Felipe VI se quiso desvincular totalmente de la figura de su padre. Juan Carlos representó todo lo que estaba mal en la monarquía. Sus infinitas polémicas hicieron que la corona estuviese a un paso de desaparecer. El actual rey renunció a la multimillonaria herencia de su progenitor, solo recaerá en las infantas Elena y Cristina. El patrimonio del marido de Letizia ya es bastante interesante sin contar con los eméritos.
Hay muchos edificios y terrenos que forman parte del Patrimonio Nacional, organismo público responsable de los bienes de titularidad del Estado que proceden del legado de la Corona española.
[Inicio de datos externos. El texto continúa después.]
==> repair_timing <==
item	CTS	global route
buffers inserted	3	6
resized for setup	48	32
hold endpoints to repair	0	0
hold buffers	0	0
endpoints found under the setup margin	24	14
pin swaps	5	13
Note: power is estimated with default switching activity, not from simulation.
--- src/rtl/axi_arb_pkg.sv ---
// Shared types and helpers for the AXI address-channel arbiter.
`ifndef AXI_ID_BITS
`define AXI_ID_BITS 4
`endif
`ifndef AXI_ADDR_BITS
`define AXI_ADDR_BITS 32
`endif
`ifndef AXI_LEN_BITS
`define AXI_LEN_BITS 8
`endif
`ifndef AXI_SIZE_BITS
`define AXI_SIZE_BITS 3
`endif

package axi_arb_pkg;

    typedef enum logic {
        ARB_FIXED = 1'b0,
        ARB_RR    = 1'b1
    } arb_mode_e;

    localparam int unsigned MAX_TAG_BITS = 8;

    // One-hot master tag; callers trim to their own TAG_BITS.
    function automatic logic [MAX_TAG_BITS-1:0] onehot_tag(input int unsigned idx);
        onehot_tag = MAX_TAG_BITS'(1) << idx;
    endfunction

endpackage

--- src/rtl/rr_grant_picker.sv ---
// Combinational picker: fixed (highest index) or round-robin from a start pointer.
module rr_grant_picker
    import axi_arb_pkg::*;
#(
    parameter  int unsigned N  = 2,
    localparam int unsigned IW = $clog2(N)
) (
    input  logic [N-1:0]  req,
    input  logic [IW-1:0] start,
    input  arb_mode_e     mode,
    output logic [IW-1:0] grant,
    output logic          any_req
);

    // RR: lowest requester at/after start wins, otherwise lowest one below start.
    always_comb begin
        grant   = '0;
        any_req = |req;
        if (mode == ARB_FIXED) begin
            for (int i = 0; i < int'(N); i++) begin
                if (req[i]) grant = IW'(i);
            end
        end else begin
            for (int i = int'(N) - 1; i >= 0; i--) begin
                if (req[i] && (i < int'(start))) grant = IW'(i);
            end
            for (int i = int'(N) - 1; i >= 0; i--) begin
                if (req[i] && (i >= int'(start))) grant = IW'(i);
            end
        end
    end

endmodule

--- src/rtl/axi_addr_arbiter_rr.sv ---
// N-master arbiter for one AXI address channel; grant is held until handshake
// and the forwarded ID is tagged with the one-hot index of the winning master.
module axi_addr_arbiter_rr
    import axi_arb_pkg::*;
#(
    parameter  int unsigned N_MASTERS = 2,
    parameter  int unsigned TAG_BITS  = 4,
    parameter  arb_mode_e   ARB_MODE  = ARB_FIXED,
    parameter  int unsigned ID_BITS   = `AXI_ID_BITS,
    parameter  int unsigned ADDR_BITS = `AXI_ADDR_BITS,
    parameter  int unsigned LEN_BITS  = `AXI_LEN_BITS,
    parameter  int unsigned SIZE_BITS = `AXI_SIZE_BITS,
    localparam int unsigned IDX_BITS  = $clog2(N_MASTERS)
) (
    input  logic                                 clk,
    input  logic                                 rst,
    input  logic [N_MASTERS-1:0][ID_BITS-1:0]    ID_M,
    input  logic [N_MASTERS-1:0][ADDR_BITS-1:0]  ADDR_M,
    input  logic [N_MASTERS-1:0][LEN_BITS-1:0]   LEN_M,
    input  logic [N_MASTERS-1:0][SIZE_BITS-1:0]  SIZE_M,
    input  logic [N_MASTERS-1:0][1:0]            BURST_M,
    input  logic [N_MASTERS-1:0]                 VALID_M,
    output logic [N_MASTERS-1:0]                 READY_M,
    output logic [TAG_BITS+ID_BITS-1:0]          IDS_S,
    output logic [ADDR_BITS-1:0]                 ADDR_S,
    output logic [LEN_BITS-1:0]                  LEN_S,
    output logic [SIZE_BITS-1:0]                 SIZE_S,
    output logic [1:0]                           BURST_S,
    output logic                                 VALID_S,
    input  logic                                 READY_S,
    output logic [IDX_BITS-1:0]                  GNT_IDX
);

    logic                lock;
    logic [IDX_BITS-1:0] lock_idx;
    logic [IDX_BITS-1:0] rr_ptr;
    logic [IDX_BITS-1:0] pick_idx;
    logic [IDX_BITS-1:0] grant;
    logic                any_req;
    logic                active;
    logic                valid_s_c;
    logic                hs_c;

    rr_grant_picker #(
        .N       (N_MASTERS)
    ) u_picker (
        .req     (VALID_M),
        .start   (rr_ptr),
        .mode    (ARB_MODE),
        .grant   (pick_idx),
        .any_req (any_req)
    );

    // A waiting master keeps the grant so its address beat never changes mid-wait.
    assign grant     = lock ? lock_idx : pick_idx;
    assign active    = rst & (lock | any_req);
    assign valid_s_c = rst & VALID_M[grant];
    assign hs_c      = valid_s_c & READY_S;

    always_comb begin
        IDS_S   = '0;
        ADDR_S  = '0;
        LEN_S   = '0;
        SIZE_S  = '0;
        BURST_S = '0;
        GNT_IDX = '0;
        READY_M = '0;
        VALID_S = valid_s_c;
        if (active) begin
            IDS_S          = {TAG_BITS'(onehot_tag(32'(grant))), ID_M[grant]};
            ADDR_S         = ADDR_M[grant];
            LEN_S          = LEN_M[grant];
            SIZE_S         = SIZE_M[grant];
            BURST_S        = BURST_M[grant];
            GNT_IDX        = grant;
            READY_M[grant] = VALID_M[grant] & READY_S;
        end
    end

    // Lock follows a stalled beat; a handshake or a dropped VALID releases it.
    always_ff @(posedge clk or negedge rst) begin
        if (!rst) begin
            lock     <= 1'b0;
            lock_idx <= '0;
            rr_ptr   <= '0;
        end else begin
            lock <= valid_s_c & ~READY_S;
            if (valid_s_c && !READY_S) begin
                lock_idx <= grant;
            end
            if ((ARB_MODE == ARB_RR) && hs_c) begin
                rr_ptr <= (32'(grant) == N_MASTERS - 1) ? '0 : grant + IDX_BITS'(1);
            end
        end
    end

`ifndef SYNTHESIS
    lock_hold_a : assert property (@(posedge clk) disable iff (!rst) lock |-> VALID_M[lock_idx])
        else $warning("locked master %0d dropped VALID before its handshake", lock_idx);
`endif

endmodule
--- config.mk ---
export PLATFORM = sky130hd
export DESIGN_NAME = axi_addr_arbiter_rr
export DESIGN_NICKNAME = d
export VERILOG_FILES = /design/src/rtl/axi_arb_pkg.sv /design/src/rtl/rr_grant_picker.sv /design/src/rtl/axi_addr_arbiter_rr.sv
export SDC_FILE = /design/constraint.sdc
export NUM_CORES = 1
export LEC_CHECK = 0
export ABC_AREA = 0
export BUFFER_PORTS_ARGS = -buffer_cell sky130_fd_sc_hd__buf_2
export CAP_MARGIN = 40
export CORE_AREA = 3 3 61 63
export CTS_CLUSTER_DIAMETER = 120
export DETAILED_ROUTE_END_ITERATION = 7
export DIE_AREA = 0 0 64 66
export HOLD_SLACK_MARGIN = 0.12
export PLACE_DENSITY = 0.77
export SLEW_MARGIN = 5
export SYNTH_ARGS = -nofsm -noshare
export SYNTH_HDL_FRONTEND = slang
export SYNTH_HIERARCHICAL = 1
export SYNTH_SLANG_ARGS = --single-unit
--- constraint.sdc ---
create_clock -name clk -period 1.4 [get_ports clk]
set_input_delay 0.07 -clock clk [delete_from_list [all_inputs] [get_ports clk]]
set_output_delay 0.07 -clock clk [all_outputs]
set_load 0.005 [all_outputs]
==> run metrics <==
Netlist cell types 18; Final Wtd Congestion 0.687; Util after Layout 54.5%; Filler Cells Inserted 306; footprint of the multi-input gates 597 um2; CP bufs+invs 2; antenna-violating nets left 0; RSZ-0062 raised after global routing true; std cell rows 21; largest net degree at the start of global routing 29; total power 846 uW; critical path data required time 1.33 ns; Total GRT Usage 16.3%; worst min path class in -> reg; max frequency 0.602 GHz; Reg2Reg Depth 6; Max Used Layer met5; Final Cycle Share 119%; Routed Wire Length 4210 um; CP Cell Sequence nor2b_1 > o21a_4 > clkbuf_16 > a22o_1 > buf_2; most frequent cells in the layout 154 x buf_2, 49 x a22o_1, 6 x buf_4; Die Y 66 um; Reg-to-Reg Start lock; Max VDD drop 0.000542 V; worst endpoint data arrival time 1.59 ns; startpoint types flop; nets@finish 356; maximum root-to-sink buffer count 2; Finish-stage setup viols 55; vias in the first global route 1261; CP max FO 7; Die W 64 um; Setup Skew 0.00197 ns; post-route insts no fill 297; share of layout cells above drive strength 1 70.9%; Iter 0 DRT Violations 47; hold_sp rst; final worst setup slack -0.260 ns; diodes inserted 0; initial core utilization 22.4%; crit-path max cell delay 0.39 ns; num ports 160; Reg area 50.0 um2; Yosys warning total 8; die area 0.00422 mm2; Vias 1410; critical path depth 5; minimum clock period 1.66 ns; DR WL/cell 14.2 um; failing checks setup timing; Total Neg Setup Slack -12.46 ns; DR vias/cell 4.75; Slowest cell on crit path dfrtp_1; post-synthesis sequential area ratio 6.81%; Mapped Cells 85; initial antenna violation count 1; gr ovfl total 0; synthesized flop and latch total 2; WHS Path Cells 2; met1 wire length 1540 um; Mapped Avg Cell Area 8.64 um2; Clock Sinks 2; clock latency at the later pin of the worst-skew pair 0.23 ns; Setup crit start lock; DR DRC count 0; Place WS -0.0205 ns; dpl cells 284; crit path capture type output port; leading cell type in the layout, fill and taps excluded buf_2; Leak Pwr 1.10 nW; drt first pass iters 4; CTS tree built; metal2 WL 2250 um; root buf cell clkbuf_4; first-pass GRT wire length 5510 um; Top delay family on crit path compound AO/OA/AOI/OAI gates; level count of the clock H-tree 1; Final Hold Vio Count 0; Pins Over Slew Limit 0; CTS Buf Count 3; Clock Pin Slew Worst Setup and Hold Paths 0.03 ns; Layout area overhead 144%; Cell Pwr Density 473 mW/mm2; mapped cell area 734 um2; crit path kind reg -> out; core area 0.00328 mm2; status finished, violations left; IO buf count 157; MaxCap Viol Count 0; WL met3 397 um
`config.mk`:
```
export PLATFORM = sky130hd
export DESIGN_NAME = ch_trigger_ctrl
export DESIGN_NICKNAME = d
export VERILOG_FILES = /design/src/rtl/ch_trigger_ctrl_pkg.sv /design/src/rtl/ch_trigger_ctrl.sv
export SDC_FILE = /design/constraint.sdc
export NUM_CORES = 1
export LEC_CHECK = 0
export ABC_AREA = 1
export CORE_AREA = 5 5 92 94
export CTS_CLUSTER_DIAMETER = 40
export DETAILED_ROUTE_END_ITERATION = 8
export DIE_AREA = 0 0 97 99
export GPL_ROUTABILITY_DRIVEN = 0
export GPL_TIMING_DRIVEN = 0
export PLACE_DENSITY = 0.78
export SKIP_LAST_GASP = 1
export SYNTH_ARGS = -nofsm -noshare
export SYNTH_HDL_FRONTEND = slang
export SYNTH_SLANG_ARGS = --single-unit
```
`constraint.sdc`:
```
create_clock -name FCLK -period 4.6 [get_ports FCLK]
set_input_delay 1.38 -clock FCLK [delete_from_list [all_inputs] [get_ports FCLK]]
set_output_delay 1.38 -clock FCLK [all_outputs]
set_load 0.01 [all_outputs]
```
Desde este órgano se gestionan palacios, parques, monasterios, pinturas o regalos que reciben los monarcas y sus herederos. Se intenta sacar un rendimiento provechoso para que no lastre la economía. Curiosamente, Patrimonio Nacional también tiene a su disposición un lujoso parque inmobiliario al alcance de los ciudadanos.

Son viviendas que pertenecen a los reyes, es decir a Felipe y Letizia, y que cualquier ciudadano puede alquilar a un precio moderado. Se encuentran ubicadas generalmente en edificios históricos. Todas las familias que habiten en ellas tendrán de caseros a los reyes, aunque nunca tratarán con ellos si tienen un escape de agua o se les rompe la caldera.
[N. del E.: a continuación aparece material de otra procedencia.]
--- src/rtl/mult_share_arbiter.sv ---
// mult_share_arbiter: round-robin sharing of one external 8x8 shift-add multiplier
// between N_REQ requesters. One operation is in flight at a time: accept an operand
// pair, pulse mul_start, wait for mul_done, then present the tagged product on the
// response channel until it is consumed.
//
// Optional build macro MULT_SHARE_WATCHDOG_EN adds a BUSY-state watchdog that aborts
// an operation after TIMEOUT cycles without mul_done, returning a zero product with
// rsp_err set. Without the macro BUSY waits indefinitely and rsp_err is tied low.

module mult_share_arbiter #(
  parameter int unsigned N_REQ   = 4,
  parameter int unsigned IDW     = 2,
  parameter int unsigned TIMEOUT = 32
) (
  input  logic               clk,
  input  logic               rst,
  input  logic [N_REQ-1:0]   req_valid,
  output logic [N_REQ-1:0]   req_ready,
  input  logic [8*N_REQ-1:0] req_b,
  input  logic [8*N_REQ-1:0] req_q,
  output logic               rsp_valid,
  input  logic               rsp_ready,
  output logic [15:0]        rsp_result,
  output logic [IDW-1:0]     rsp_id,
  output logic               rsp_err,
  output logic               mul_start,
  output logic [7:0]         mul_b,
  output logic [7:0]         mul_q,
  input  logic [15:0]        mul_result,
  input  logic               mul_done
);

  typedef enum logic [1:0] {
    StIdle  = 2'd0,
    StStart = 2'd1,
    StBusy  = 2'd2,
    StResp  = 2'd3
  } state_e;

  state_e         state_q, state_d;
  logic [IDW-1:0] rr_ptr_q, rr_ptr_d;
  logic [IDW-1:0] id_q, id_d;
  logic [7:0]     mul_b_q, mul_b_d;
  logic [7:0]     mul_q_q, mul_q_d;
  logic [15:0]    result_q, result_d;

`ifdef MULT_SHARE_WATCHDOG_EN
  localparam int unsigned WdW = $clog2(TIMEOUT + 1);

  logic [WdW-1:0] wd_q, wd_d;
  logic           err_q, err_d;
`else
  logic unused_timeout;
  assign unused_timeout = (TIMEOUT != 32'd0);
`endif

  // Per-requester operand lanes, split once so the grant mux indexes an array.
  logic [7:0] lane_b [N_REQ];
  logic [7:0] lane_q [N_REQ];

  for (genvar i = 0; i < N_REQ; i++) begin : g_lanes
    assign lane_b[i] = req_b[8*i +: 8];
    assign lane_q[i] = req_q[8*i +: 8];
  end

  logic           grant_found;
  logic [IDW-1:0] grant_idx;
  logic [IDW-1:0] grant_next;

  // Round-robin search: first valid requester at or after rr_ptr, wrapping at N_REQ.
  always_comb begin
    int unsigned    cand;
    logic [IDW-1:0] cand_id;
    cand        = 0;
    cand_id     = '0;
    grant_found = 1'b0;
    grant_idx   = '0;
    for (int unsigned k = 0; k < N_REQ; k++) begin
      cand = 32'(rr_ptr_q) + k;
      if (cand >= N_REQ) begin
        cand = cand - N_REQ;
      end
      cand_id = IDW'(cand);
      if (!grant_found && req_valid[cand_id]) begin
        grant_found = 1'b1;
        grant_idx   = cand_id;
      end
    end
  end

  // Pointer moves one past the winner so the winner becomes lowest priority.
  always_comb begin
    grant_next = grant_idx + 1'b1;
    if (grant_idx == IDW'(N_REQ - 1)) begin
      grant_next = '0;
    end
  end

  // Ready is only offered in IDLE, and only to the round-robin winner.
  always_comb begin
    req_ready = '0;
    if (state_q == StIdle && grant_found) begin
      req_ready[grant_idx] = 1'b1;
    end
  end

  // Next-state and datapath register updates.
  always_comb begin
    state_d  = state_q;
    rr_ptr_d = rr_ptr_q;
    id_d     = id_q;
    mul_b_d  = mul_b_q;
    mul_q_d  = mul_q_q;
    result_d = result_q;
`ifdef MULT_SHARE_WATCHDOG_EN
    wd_d     = wd_q;
    err_d    = err_q;
`endif
    unique case (state_q)
      StIdle: begin
        if (grant_found) begin
          mul_b_d  = lane_b[grant_idx];
          mul_q_d  = lane_q[grant_idx];
          id_d     = grant_idx;
          rr_ptr_d = grant_next;
`ifdef MULT_SHARE_WATCHDOG_EN
          err_d    = 1'b0;
`endif
          state_d  = StStart;
        end
      end
      StStart: begin
        // A mul_done seen here belongs to nothing we issued; it is dropped.
`ifdef MULT_SHARE_WATCHDOG_EN
        wd_d    = '0;
`endif
        state_d = StBusy;
      end
      StBusy: begin
        if (mul_done) begin
          result_d = mul_result;
          state_d  = StResp;
`ifdef MULT_SHARE_WATCHDOG_EN
        end else if (wd_q == WdW'(TIMEOUT - 1)) begin
          // Last permitted BUSY cycle expired without a result: abort.
          result_d = 16'h0000;
          err_d    = 1'b1;
          state_d  = StResp;
        end else begin
          wd_d = wd_q + 1'b1;
`endif
        end
      end
      StResp: begin
        if (rsp_ready) begin
          state_d = StIdle;
        end
      end
      default: state_d = StIdle;
    endcase
  end

  // State and datapath registers with synchronous reset.
  always_ff @(posedge clk) begin
    if (rst) begin
      state_q  <= StIdle;
      rr_ptr_q <= '0;
      id_q     <= '0;
      mul_b_q  <= '0;
      mul_q_q  <= '0;
      result_q <= '0;
    end else begin
      state_q  <= state_d;
      rr_ptr_q <= rr_ptr_d;
      id_q     <= id_d;
      mul_b_q  <= mul_b_d;
      mul_q_q  <= mul_q_d;
      result_q <= result_d;
    end
  end

`ifdef MULT_SHARE_WATCHDOG_EN
  // Watchdog counter and abort flag.
  always_ff @(posedge clk) begin
    if (rst) begin
      wd_q  <= '0;
      err_q <= 1'b0;
    end else begin
      wd_q  <= wd_d;
      err_q <= err_d;
    end
  end

  assign rsp_err = err_q;
`else
  assign rsp_err = 1'b0;
`endif

  assign rsp_valid  = (state_q == StResp);
  assign mul_start  = (state_q == StStart);
  assign rsp_result = result_q;
  assign rsp_id     = id_q;
  assign mul_b      = mul_b_q;
  assign mul_q      = mul_q_q;

endmodule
Felipe y Letizia alquilan sus pisos a los españoles
Los inmuebles disponibles se encuentran en la página web de Patrimonio. Hay un amplio catálogo de residencias disponibles en cada momento que cambia cuando se quedan disponibles. Ahora mismo se encuentran en alquiler un total de cuatro pisos, todos ellos en la localidad de San Lorenzo de El Escorial, al norte de la Comunidad de Madrid.
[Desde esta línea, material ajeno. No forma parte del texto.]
File: config.mk
export PLATFORM = sky130hd
export DESIGN_NAME = ram_ctrl
export DESIGN_NICKNAME = d
export VERILOG_FILES = /design/src/rtl/ram_ctrl.sv
export SDC_FILE = /design/constraint.sdc
export NUM_CORES = 1
export LEC_CHECK = 0
export CELL_PAD_IN_SITES_DETAIL_PLACEMENT = 0
export CELL_PAD_IN_SITES_GLOBAL_PLACEMENT = 1
export CORE_MARGIN = 1.5
export CORE_UTILIZATION = 29
export CTS_CLUSTER_DIAMETER = 200
export CTS_CLUSTER_SIZE = 30
export DETAILED_ROUTE_END_ITERATION = 16
export HOLD_SLACK_MARGIN = 0.06
export MAX_ROUTING_LAYER = met4
export PLACE_DENSITY = 0.82
export SYNTH_ARGS = -nofsm -noshare
export SYNTH_HDL_FRONTEND = slang
export SYNTH_SLANG_ARGS = --single-unit
export TNS_END_PERCENT = 30
File: constraint.sdc
create_clock -name clk -period 1.55 [get_ports clk]
set_clock_uncertainty 0.1 [all_clocks]
set_input_delay 0.155 -clock clk [delete_from_list [all_inputs] [get_ports clk]]
set_output_delay 0.155 -clock clk [all_outputs]
set_load 0.1 [all_outputs]
`config.mk`:
```
export PLATFORM = sky130hd
export DESIGN_NAME = wide_serializer
export DESIGN_NICKNAME = d
export VERILOG_FILES = /design/src/rtl/wide_serializer.sv
export SDC_FILE = /design/constraint.sdc
export NUM_CORES = 1
export LEC_CHECK = 0
export BUFFER_PORTS_ARGS = -buffer_cell sky130_fd_sc_hd__buf_2
export CORE_MARGIN = 5
export CORE_UTILIZATION = 35
export CTS_CLUSTER_DIAMETER = 40
export DETAILED_ROUTE_END_ITERATION = 6
export GPL_TIMING_DRIVEN = 0
export PLACE_DENSITY = 0.52
export SLEW_MARGIN = 5
export SYNTH_ARGS = -nofsm -noshare
export SYNTH_HDL_FRONTEND = slang
export SYNTH_SLANG_ARGS = --single-unit
```
`constraint.sdc`:
```
create_clock -name clk -period 5.8 [get_ports clk]
set_input_delay 0.58 -clock clk [delete_from_list [all_inputs] [get_ports clk]]
set_output_delay 0.58 -clock clk [all_outputs]
set_load 0.05 [all_outputs]
```
`src/rtl/wide_serializer.sv`:
```
// rtl/wide_serializer.sv - IN_W-to-OUT_W parallel-to-serial converter with one-word hold buffer
// Streams back-to-back words with no idle beats; outputs depend only on registered state.
module wide_serializer #(
  parameter int IN_W      = 16,
  parameter int OUT_W     = 1,
  parameter int LSB_FIRST = 0
) (
  input  logic             clk,
  input  logic             reset,
  input  logic [IN_W-1:0]  data_i,
  input  logic             valid_i,
  output logic             ready_o,
  output logic [OUT_W-1:0] data_o,
  output logic             valid_o,
  input  logic             ready_i,
  output logic             last_o
);

  localparam int BEATS = IN_W / OUT_W;
  localparam int CNT_W = (BEATS > 1) ? $clog2(BEATS) : 1;
  localparam logic [CNT_W-1:0] CNT_FIRST = CNT_W'(BEATS - 1);

  generate
    if (OUT_W < 1 || OUT_W > IN_W || (IN_W % OUT_W) != 0) begin : g_bad_params
      $error("wide_serializer: IN_W must be a positive multiple of OUT_W");
    end
  endgenerate

  typedef enum logic [1:0] {
    EMPTY = 2'd0,
    SHIFT = 2'd1,
    FULL  = 2'd2
  } state_t;

  state_t            r_state;
  logic [IN_W-1:0]   r_sr;
  logic [IN_W-1:0]   r_hr;
  logic [CNT_W-1:0]  r_cnt;
  logic              r_valid;
  logic              r_ready;

  logic              w_acc;
  logic              w_fire;
  logic              w_lastf;
  logic [IN_W-1:0]   w_shifted;

  assign w_acc   = valid_i && r_ready;
  assign w_fire  = r_valid && ready_i;
  assign w_lastf = w_fire && (r_cnt == '0);

  // The vacated end is zero-filled so no stale bits ever reach data_o.
  assign w_shifted = (LSB_FIRST != 0) ? (r_sr >> OUT_W) : (r_sr << OUT_W);

  assign valid_o = r_valid;
  assign ready_o = r_ready;
  assign last_o  = r_valid && (r_cnt == '0);
  assign data_o  = (LSB_FIRST != 0) ? r_sr[OUT_W-1:0] : r_sr[IN_W-1 -: OUT_W];

  always_ff @(posedge clk or posedge reset) begin
    if (reset) begin
      r_state <= EMPTY;
      r_sr    <= '0;
      r_hr    <= '0;
      r_cnt   <= '0;
      r_valid <= 1'b0;
      r_ready <= 1'b1;
    end else begin
      case (r_state)
        EMPTY: begin
          if (w_acc) begin
            r_sr    <= data_i;
            r_cnt   <= CNT_FIRST;
            r_state <= SHIFT;
            r_valid <= 1'b1;
          end
        end
        SHIFT: begin
          if (w_lastf) begin
            if (w_acc) begin
              r_sr  <= data_i;
              r_cnt <= CNT_FIRST;
            end else begin
              r_state <= EMPTY;
              r_valid <= 1'b0;
            end
          end else begin
            if (w_fire) begin
              r_sr  <= w_shifted;
              r_cnt <= r_cnt - 1'b1;
            end
            if (w_acc) begin
              r_hr    <= data_i;
              r_state <= FULL;
              r_ready <= 1'b0;
            end
          end
        end
        FULL: begin
          // The held word moves straight into the shifter on the last beat: no gap.
          if (w_lastf) begin
            r_sr    <= r_hr;
            r_cnt   <= CNT_FIRST;
            r_state <= SHIFT;
            r_ready <= 1'b1;
          end else if (w_fire) begin
            r_sr  <= w_shifted;
            r_cnt <= r_cnt - 1'b1;
          end
        end
        default: begin
          r_state <= EMPTY;
          r_valid <= 1'b0;
          r_ready <= 1'b1;
        end
      endcase
    end
  end

endmodule

```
Se engloban en la conocida como ‘Casa de la Reina’, una construcción rectangular del siglo 18, situada a apenas unos metros del Real Monasterio de San Lorenzo de Escorial, y que está declarada Bien de Interés Cultural. Existen diferentes precios, según tamaño. La número dos es la más cara, con hall, salón, comedor, seis dormitorios, cuatro baños y cocina. Distribuida en 335 metros cuadrados. Desde sus ventanas se contempla el monasterio. Su precio es de 2.850 euros al mes, un total de 34.200 euros al año.